── DATA FOR THIS EXERCISE ──
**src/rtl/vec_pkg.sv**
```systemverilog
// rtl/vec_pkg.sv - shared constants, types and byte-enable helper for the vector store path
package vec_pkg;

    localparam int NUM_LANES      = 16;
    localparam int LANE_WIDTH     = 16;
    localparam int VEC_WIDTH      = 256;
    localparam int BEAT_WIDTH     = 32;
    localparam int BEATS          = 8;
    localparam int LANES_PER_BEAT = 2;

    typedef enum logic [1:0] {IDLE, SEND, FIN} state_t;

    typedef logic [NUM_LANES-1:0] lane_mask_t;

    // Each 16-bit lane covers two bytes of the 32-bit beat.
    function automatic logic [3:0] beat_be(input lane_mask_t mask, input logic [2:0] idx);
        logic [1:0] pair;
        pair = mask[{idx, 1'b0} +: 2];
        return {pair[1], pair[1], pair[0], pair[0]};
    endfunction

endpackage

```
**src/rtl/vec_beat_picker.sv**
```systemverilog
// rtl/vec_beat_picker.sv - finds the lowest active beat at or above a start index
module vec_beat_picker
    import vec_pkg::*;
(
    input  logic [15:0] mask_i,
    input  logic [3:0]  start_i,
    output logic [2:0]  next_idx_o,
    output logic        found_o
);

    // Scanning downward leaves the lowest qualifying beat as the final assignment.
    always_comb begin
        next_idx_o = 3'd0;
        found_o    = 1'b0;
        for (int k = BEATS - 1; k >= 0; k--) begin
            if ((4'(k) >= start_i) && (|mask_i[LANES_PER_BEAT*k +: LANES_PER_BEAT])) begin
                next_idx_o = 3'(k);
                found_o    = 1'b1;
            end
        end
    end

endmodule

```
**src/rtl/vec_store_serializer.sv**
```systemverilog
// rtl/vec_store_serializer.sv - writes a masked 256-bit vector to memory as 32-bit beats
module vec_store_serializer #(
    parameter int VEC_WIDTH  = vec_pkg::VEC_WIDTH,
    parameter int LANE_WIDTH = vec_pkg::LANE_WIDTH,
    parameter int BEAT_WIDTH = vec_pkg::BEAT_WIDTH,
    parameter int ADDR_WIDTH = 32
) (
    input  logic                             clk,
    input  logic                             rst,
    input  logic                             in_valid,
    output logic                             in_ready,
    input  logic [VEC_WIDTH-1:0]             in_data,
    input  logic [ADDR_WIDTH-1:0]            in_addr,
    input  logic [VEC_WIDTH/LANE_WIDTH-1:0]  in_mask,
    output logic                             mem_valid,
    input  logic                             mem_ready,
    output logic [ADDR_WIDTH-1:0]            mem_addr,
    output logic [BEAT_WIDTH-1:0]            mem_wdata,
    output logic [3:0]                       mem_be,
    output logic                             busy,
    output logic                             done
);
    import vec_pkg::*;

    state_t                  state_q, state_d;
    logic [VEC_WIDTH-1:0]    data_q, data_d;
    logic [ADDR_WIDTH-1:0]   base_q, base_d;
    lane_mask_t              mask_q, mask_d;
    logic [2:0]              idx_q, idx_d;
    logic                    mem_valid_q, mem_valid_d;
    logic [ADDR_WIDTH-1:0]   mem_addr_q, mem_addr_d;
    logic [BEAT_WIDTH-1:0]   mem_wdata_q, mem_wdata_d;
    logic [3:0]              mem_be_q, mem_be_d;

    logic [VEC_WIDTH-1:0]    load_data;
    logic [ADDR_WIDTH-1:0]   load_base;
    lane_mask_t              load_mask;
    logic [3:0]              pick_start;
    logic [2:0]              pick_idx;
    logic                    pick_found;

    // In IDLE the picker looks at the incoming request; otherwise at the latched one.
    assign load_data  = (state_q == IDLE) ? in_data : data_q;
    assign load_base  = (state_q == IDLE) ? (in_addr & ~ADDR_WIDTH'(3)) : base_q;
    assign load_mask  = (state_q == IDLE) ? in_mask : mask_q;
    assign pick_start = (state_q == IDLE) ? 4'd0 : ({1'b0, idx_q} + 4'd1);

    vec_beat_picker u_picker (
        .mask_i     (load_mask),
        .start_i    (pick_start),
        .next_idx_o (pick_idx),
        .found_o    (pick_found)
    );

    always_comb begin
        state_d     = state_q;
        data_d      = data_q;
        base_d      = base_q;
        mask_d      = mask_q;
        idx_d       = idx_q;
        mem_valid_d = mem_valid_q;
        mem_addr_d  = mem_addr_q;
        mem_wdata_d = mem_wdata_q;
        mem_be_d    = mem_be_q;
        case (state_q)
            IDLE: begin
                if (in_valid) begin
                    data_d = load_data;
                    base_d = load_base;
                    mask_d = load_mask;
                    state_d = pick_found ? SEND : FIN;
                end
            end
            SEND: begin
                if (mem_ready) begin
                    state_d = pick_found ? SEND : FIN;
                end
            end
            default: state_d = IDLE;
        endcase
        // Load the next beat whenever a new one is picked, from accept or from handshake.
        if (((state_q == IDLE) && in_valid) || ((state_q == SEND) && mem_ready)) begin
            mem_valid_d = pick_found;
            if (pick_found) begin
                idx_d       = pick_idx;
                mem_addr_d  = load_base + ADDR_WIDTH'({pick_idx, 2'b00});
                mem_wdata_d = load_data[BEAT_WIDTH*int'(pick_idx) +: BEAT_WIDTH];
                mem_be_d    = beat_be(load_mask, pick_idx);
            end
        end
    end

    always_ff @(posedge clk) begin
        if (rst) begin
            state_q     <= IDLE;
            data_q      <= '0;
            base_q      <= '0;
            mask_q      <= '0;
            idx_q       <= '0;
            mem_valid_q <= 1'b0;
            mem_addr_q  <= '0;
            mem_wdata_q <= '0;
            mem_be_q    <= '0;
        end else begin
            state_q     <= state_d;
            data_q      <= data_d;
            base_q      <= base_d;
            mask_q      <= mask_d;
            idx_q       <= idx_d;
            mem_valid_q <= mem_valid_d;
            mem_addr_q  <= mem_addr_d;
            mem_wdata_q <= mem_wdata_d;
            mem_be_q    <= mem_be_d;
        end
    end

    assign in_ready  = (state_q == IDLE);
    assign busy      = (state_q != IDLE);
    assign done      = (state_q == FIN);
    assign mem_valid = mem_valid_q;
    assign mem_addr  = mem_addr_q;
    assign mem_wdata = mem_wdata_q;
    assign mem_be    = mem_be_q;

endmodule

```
───
── DATA FOR THIS EXERCISE ──
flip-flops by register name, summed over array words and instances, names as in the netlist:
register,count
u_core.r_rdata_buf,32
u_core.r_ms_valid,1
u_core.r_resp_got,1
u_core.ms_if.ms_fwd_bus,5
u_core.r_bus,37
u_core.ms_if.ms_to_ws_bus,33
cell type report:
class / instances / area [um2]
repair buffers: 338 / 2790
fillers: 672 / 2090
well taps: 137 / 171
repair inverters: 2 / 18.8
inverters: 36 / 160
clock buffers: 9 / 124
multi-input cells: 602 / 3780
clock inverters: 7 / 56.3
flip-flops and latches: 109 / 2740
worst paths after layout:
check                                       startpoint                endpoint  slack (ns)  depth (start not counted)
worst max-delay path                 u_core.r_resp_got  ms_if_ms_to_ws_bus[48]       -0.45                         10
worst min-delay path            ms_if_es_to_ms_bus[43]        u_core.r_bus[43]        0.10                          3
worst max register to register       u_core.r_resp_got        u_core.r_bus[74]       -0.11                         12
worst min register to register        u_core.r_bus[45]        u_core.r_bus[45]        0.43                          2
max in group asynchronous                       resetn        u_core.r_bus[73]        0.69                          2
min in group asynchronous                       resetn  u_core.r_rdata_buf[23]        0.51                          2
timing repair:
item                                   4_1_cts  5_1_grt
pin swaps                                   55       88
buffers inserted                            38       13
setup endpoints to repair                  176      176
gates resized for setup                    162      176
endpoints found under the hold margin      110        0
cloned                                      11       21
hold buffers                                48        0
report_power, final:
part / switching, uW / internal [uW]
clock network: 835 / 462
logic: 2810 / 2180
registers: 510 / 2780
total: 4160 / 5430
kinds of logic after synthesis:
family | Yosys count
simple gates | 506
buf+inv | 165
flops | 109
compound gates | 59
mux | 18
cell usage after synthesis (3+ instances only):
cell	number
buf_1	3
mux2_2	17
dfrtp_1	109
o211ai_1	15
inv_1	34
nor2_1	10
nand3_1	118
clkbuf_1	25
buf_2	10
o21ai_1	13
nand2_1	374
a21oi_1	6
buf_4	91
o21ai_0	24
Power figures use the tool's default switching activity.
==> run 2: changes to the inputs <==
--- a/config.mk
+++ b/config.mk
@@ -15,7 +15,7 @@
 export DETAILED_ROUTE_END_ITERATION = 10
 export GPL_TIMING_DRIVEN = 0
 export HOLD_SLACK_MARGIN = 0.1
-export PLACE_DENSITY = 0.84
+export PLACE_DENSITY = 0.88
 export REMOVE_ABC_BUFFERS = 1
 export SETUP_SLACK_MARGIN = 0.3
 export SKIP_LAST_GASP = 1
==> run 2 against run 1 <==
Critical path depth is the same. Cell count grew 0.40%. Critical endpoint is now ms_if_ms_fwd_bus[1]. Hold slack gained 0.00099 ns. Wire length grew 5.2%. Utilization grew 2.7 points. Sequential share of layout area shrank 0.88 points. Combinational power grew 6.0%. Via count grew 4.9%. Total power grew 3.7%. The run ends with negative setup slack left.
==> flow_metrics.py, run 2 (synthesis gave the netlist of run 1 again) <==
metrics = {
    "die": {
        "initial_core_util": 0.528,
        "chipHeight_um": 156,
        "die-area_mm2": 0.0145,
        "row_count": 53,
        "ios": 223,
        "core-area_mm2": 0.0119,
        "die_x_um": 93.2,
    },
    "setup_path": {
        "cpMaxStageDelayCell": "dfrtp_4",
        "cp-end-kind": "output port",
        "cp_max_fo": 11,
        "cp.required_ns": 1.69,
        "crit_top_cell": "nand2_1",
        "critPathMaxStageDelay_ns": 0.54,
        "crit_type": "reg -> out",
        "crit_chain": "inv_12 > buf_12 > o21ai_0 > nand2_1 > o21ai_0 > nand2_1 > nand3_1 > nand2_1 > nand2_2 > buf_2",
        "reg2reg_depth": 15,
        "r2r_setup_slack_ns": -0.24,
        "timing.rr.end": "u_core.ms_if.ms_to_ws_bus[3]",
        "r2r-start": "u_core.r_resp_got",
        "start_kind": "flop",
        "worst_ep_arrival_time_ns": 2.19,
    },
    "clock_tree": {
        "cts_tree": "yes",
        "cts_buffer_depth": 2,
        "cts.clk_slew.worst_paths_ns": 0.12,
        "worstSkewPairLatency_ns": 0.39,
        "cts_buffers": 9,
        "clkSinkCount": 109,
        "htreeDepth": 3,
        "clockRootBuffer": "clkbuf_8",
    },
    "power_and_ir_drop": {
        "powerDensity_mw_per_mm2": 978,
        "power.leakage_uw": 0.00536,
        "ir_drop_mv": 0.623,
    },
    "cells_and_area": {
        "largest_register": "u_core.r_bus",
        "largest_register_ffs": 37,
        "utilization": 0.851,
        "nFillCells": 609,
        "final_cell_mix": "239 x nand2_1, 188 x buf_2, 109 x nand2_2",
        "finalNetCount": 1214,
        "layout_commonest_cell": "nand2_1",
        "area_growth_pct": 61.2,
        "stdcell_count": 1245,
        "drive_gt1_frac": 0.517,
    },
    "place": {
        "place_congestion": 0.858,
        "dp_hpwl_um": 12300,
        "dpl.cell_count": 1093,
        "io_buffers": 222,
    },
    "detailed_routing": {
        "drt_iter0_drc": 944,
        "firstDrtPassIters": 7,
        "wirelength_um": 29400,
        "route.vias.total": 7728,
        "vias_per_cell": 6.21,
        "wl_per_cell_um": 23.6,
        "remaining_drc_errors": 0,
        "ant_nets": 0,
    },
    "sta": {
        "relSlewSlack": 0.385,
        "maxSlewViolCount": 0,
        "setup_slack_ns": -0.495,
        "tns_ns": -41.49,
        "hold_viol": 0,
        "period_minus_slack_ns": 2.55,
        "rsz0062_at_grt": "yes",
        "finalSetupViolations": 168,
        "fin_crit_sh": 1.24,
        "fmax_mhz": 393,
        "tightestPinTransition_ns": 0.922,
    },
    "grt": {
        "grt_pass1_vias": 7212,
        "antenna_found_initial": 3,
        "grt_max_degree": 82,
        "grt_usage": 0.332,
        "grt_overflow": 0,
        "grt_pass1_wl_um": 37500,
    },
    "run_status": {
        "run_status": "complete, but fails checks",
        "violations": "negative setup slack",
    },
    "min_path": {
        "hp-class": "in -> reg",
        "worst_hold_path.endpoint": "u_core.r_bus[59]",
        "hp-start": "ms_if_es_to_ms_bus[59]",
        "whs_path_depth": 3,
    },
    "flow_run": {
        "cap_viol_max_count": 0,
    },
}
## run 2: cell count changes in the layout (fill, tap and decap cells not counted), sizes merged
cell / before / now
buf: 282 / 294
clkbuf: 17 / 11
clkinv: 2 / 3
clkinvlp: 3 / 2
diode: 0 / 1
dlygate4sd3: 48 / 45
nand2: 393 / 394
───
Retype the entries above exactly, but only from the line containing "PLACE_DENSITY = 0.88" through the line containing "run 2 against", both included.

+export PLACE_DENSITY = 0.88
 export REMOVE_ABC_BUFFERS = 1
 export SETUP_SLACK_MARGIN = 0.3
 export SKIP_LAST_GASP = 1
==> run 2 against run 1 <==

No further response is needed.